- _REQUIRED ACTION_
Nothing is needed except the lines below that run from the one with "pulse, [3:0] SW[3:0]" through the one with "value tens digit", repeated exactly.

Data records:

-.-.-

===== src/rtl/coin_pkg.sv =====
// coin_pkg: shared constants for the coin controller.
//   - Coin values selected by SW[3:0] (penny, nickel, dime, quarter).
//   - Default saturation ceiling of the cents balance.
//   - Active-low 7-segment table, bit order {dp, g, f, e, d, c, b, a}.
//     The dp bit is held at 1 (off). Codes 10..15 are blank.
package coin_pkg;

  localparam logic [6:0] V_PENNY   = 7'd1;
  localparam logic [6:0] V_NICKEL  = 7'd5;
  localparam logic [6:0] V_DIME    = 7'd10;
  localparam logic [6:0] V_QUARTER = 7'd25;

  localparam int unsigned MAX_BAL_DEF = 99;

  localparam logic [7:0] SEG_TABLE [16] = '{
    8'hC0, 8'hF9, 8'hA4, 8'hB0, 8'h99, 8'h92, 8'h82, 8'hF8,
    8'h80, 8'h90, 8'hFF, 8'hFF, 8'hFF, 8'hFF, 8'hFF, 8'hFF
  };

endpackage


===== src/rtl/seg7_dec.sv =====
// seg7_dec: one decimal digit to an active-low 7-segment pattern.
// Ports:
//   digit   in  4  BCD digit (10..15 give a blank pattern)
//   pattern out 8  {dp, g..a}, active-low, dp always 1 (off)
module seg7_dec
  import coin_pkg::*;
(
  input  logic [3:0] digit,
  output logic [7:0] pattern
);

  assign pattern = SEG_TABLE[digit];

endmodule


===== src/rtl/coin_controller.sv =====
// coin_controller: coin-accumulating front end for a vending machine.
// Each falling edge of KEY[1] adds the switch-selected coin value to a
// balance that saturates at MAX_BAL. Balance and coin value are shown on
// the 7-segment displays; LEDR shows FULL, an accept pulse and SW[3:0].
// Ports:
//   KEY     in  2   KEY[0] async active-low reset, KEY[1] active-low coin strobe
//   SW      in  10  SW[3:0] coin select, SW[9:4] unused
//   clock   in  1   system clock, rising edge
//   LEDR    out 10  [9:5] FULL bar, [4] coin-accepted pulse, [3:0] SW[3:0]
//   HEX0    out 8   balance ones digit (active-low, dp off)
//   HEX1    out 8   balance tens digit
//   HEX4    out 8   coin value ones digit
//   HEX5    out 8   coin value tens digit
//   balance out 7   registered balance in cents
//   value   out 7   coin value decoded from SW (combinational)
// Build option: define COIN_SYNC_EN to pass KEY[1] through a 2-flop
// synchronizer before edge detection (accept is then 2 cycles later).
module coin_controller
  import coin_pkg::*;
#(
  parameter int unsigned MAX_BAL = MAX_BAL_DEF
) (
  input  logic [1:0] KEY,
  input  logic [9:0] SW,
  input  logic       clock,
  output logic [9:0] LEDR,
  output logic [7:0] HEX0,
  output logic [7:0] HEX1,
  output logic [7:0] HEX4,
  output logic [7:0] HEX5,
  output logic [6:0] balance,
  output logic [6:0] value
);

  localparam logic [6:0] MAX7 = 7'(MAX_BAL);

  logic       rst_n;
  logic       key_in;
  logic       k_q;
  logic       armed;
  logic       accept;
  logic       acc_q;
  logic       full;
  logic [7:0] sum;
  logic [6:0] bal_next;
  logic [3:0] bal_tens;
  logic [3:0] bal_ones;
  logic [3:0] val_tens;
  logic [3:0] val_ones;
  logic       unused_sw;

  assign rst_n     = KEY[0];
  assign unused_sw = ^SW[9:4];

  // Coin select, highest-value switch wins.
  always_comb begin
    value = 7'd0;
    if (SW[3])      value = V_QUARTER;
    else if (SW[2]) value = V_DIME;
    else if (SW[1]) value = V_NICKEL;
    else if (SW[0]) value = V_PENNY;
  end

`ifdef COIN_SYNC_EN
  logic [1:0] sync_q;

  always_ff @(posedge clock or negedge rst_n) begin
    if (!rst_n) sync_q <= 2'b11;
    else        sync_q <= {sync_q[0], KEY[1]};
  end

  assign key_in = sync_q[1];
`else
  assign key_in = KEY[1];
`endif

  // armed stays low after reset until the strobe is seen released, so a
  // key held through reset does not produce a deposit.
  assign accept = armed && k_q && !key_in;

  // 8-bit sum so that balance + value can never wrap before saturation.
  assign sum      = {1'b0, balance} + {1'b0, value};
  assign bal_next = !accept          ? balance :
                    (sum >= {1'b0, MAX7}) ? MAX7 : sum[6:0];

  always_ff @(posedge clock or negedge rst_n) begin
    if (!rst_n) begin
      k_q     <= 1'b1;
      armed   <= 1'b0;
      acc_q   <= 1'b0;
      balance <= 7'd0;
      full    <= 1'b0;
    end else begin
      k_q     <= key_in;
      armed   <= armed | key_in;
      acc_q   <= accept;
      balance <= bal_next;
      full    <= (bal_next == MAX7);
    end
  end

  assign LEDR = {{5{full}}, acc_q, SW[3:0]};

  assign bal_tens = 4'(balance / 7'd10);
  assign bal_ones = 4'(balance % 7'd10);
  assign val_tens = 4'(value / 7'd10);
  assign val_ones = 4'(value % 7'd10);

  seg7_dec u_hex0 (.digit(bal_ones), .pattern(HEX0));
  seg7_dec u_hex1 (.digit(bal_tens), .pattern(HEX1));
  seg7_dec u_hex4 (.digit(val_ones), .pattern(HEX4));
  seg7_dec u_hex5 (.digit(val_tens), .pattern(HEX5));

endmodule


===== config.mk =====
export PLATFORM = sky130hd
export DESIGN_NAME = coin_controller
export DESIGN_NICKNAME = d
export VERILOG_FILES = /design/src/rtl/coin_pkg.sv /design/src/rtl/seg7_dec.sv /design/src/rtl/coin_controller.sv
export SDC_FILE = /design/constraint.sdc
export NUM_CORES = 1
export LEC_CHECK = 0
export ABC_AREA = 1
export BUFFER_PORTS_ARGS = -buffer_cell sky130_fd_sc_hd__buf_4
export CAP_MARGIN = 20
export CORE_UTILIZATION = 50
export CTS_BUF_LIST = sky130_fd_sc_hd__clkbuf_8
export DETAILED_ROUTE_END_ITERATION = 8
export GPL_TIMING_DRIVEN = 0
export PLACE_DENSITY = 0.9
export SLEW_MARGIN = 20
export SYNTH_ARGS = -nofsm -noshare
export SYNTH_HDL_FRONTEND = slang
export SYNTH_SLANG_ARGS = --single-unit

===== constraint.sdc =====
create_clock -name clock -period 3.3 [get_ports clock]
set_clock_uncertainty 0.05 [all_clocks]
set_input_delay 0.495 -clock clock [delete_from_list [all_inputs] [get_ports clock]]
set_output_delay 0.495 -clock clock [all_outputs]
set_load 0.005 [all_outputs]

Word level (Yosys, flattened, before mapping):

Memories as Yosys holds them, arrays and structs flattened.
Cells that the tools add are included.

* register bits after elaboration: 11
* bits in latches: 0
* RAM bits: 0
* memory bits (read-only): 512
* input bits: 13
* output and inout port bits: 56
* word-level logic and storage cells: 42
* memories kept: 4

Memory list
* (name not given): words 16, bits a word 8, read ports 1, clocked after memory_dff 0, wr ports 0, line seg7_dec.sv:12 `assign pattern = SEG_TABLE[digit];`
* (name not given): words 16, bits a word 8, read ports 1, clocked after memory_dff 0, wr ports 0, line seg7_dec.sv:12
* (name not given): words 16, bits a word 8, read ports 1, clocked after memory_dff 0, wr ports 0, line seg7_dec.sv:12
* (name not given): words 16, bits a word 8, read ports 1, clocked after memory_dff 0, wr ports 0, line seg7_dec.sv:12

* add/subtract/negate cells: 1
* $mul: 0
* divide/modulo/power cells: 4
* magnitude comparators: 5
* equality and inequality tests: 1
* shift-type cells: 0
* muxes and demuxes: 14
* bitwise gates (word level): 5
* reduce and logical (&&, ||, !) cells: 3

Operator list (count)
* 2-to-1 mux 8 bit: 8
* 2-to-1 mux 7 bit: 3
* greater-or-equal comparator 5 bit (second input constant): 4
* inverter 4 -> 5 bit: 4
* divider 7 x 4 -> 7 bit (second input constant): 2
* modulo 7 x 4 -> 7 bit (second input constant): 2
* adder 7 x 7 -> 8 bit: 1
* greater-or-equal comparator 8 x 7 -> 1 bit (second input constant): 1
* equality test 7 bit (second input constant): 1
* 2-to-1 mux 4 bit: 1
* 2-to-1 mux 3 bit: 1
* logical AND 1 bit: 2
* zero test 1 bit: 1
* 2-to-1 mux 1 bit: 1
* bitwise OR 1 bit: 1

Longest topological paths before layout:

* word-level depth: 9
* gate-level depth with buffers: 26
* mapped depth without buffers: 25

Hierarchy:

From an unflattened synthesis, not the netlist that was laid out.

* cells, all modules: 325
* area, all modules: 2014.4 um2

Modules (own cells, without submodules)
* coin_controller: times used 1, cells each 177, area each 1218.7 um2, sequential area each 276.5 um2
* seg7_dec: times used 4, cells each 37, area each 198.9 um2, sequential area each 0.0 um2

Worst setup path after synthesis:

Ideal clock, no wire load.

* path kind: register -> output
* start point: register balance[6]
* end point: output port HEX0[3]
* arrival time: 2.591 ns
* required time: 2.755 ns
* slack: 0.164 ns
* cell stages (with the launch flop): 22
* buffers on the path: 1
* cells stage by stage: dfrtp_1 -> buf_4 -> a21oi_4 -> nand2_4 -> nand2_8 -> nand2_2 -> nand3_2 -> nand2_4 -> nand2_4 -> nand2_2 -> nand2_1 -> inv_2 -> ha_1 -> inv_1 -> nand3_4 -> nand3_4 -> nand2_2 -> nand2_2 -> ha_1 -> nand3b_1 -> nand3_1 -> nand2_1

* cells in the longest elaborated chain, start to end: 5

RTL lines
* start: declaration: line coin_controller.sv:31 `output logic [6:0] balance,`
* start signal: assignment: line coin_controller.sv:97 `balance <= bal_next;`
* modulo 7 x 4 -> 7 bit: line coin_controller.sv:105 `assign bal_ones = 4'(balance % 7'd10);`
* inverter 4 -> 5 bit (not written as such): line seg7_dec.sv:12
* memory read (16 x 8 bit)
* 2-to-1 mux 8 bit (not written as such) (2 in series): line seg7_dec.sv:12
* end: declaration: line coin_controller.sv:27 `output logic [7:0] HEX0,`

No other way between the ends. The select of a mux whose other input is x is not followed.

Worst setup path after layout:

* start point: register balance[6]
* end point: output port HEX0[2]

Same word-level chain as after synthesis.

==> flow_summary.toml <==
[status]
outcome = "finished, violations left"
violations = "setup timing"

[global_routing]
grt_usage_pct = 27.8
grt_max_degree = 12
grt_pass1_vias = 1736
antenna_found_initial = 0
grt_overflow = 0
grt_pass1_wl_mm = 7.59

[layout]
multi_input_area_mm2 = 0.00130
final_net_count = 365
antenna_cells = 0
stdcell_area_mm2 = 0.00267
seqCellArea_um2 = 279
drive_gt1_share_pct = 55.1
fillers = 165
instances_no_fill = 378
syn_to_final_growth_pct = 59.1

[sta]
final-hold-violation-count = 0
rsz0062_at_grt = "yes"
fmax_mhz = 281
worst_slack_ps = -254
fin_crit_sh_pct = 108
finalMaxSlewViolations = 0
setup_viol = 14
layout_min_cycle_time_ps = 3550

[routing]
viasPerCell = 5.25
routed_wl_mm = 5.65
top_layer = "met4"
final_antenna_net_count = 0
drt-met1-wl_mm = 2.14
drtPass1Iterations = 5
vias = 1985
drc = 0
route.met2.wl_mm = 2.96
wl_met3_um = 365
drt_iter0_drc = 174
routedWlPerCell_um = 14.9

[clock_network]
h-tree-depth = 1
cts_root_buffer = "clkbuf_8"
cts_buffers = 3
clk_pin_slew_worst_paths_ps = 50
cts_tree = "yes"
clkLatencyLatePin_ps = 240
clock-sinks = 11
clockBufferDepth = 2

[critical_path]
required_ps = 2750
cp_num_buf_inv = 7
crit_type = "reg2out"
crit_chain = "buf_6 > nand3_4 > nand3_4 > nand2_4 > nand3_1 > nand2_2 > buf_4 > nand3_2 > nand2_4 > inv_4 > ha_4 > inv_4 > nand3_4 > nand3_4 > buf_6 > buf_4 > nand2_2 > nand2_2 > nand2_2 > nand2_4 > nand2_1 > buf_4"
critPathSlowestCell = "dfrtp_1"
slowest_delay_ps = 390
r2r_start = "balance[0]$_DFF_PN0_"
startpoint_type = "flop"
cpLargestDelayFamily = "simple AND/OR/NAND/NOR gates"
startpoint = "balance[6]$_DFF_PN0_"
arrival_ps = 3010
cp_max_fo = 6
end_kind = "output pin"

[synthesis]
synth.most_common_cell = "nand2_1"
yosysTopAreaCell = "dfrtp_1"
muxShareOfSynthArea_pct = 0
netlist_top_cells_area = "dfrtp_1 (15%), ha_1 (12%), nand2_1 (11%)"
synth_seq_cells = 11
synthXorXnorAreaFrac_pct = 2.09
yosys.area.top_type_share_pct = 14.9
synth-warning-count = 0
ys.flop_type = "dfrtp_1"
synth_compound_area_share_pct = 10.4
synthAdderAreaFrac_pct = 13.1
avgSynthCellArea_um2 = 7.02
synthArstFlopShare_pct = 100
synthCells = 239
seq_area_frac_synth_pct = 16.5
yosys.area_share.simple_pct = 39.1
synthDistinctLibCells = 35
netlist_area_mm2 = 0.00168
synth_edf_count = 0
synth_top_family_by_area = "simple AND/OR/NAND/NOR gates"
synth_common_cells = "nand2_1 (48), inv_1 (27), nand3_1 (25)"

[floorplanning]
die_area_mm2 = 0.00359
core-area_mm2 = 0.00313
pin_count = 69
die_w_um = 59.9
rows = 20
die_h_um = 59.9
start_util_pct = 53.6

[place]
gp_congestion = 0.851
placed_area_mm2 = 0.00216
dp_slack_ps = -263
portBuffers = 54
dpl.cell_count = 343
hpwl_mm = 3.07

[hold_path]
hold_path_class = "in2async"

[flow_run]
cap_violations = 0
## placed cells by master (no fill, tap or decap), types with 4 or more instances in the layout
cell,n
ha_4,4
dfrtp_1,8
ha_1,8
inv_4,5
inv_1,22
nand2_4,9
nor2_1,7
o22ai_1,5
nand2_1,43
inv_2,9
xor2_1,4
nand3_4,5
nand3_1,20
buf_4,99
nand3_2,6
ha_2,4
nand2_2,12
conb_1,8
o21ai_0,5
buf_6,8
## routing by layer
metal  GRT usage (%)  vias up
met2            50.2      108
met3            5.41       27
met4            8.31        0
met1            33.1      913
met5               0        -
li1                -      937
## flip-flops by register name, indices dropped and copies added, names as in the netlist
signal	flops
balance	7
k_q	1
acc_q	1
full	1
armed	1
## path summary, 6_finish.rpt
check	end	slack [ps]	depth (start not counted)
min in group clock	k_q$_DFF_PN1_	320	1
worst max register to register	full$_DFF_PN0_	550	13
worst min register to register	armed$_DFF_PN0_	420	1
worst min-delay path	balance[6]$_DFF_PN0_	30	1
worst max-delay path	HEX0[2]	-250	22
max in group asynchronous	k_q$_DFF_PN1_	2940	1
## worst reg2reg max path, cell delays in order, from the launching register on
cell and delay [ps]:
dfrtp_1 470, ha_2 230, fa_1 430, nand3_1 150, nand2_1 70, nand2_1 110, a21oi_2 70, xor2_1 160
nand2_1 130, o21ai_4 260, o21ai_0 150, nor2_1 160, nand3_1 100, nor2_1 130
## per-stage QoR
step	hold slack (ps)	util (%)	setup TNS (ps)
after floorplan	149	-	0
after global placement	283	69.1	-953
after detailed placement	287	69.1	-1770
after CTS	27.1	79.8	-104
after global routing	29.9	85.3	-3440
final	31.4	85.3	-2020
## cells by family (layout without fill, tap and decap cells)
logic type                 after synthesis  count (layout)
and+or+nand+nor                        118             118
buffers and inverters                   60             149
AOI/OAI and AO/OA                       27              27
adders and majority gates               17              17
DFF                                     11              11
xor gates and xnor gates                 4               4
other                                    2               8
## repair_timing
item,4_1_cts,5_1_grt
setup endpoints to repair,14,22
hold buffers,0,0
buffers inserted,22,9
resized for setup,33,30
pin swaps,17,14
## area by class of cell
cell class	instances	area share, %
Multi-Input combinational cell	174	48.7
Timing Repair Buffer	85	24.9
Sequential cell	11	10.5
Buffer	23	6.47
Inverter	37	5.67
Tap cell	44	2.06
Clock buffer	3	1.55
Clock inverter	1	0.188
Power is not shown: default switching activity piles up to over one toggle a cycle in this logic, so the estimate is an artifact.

-.-.-

- _COMPLETED TASK_
//   LEDR    out 10  [9:5] FULL bar, [4] coin-accepted pulse, [3:0] SW[3:0]
//   HEX0    out 8   balance ones digit (active-low, dp off)
//   HEX1    out 8   balance tens digit
//   HEX4    out 8   coin value ones digit
//   HEX5    out 8   coin value tens digit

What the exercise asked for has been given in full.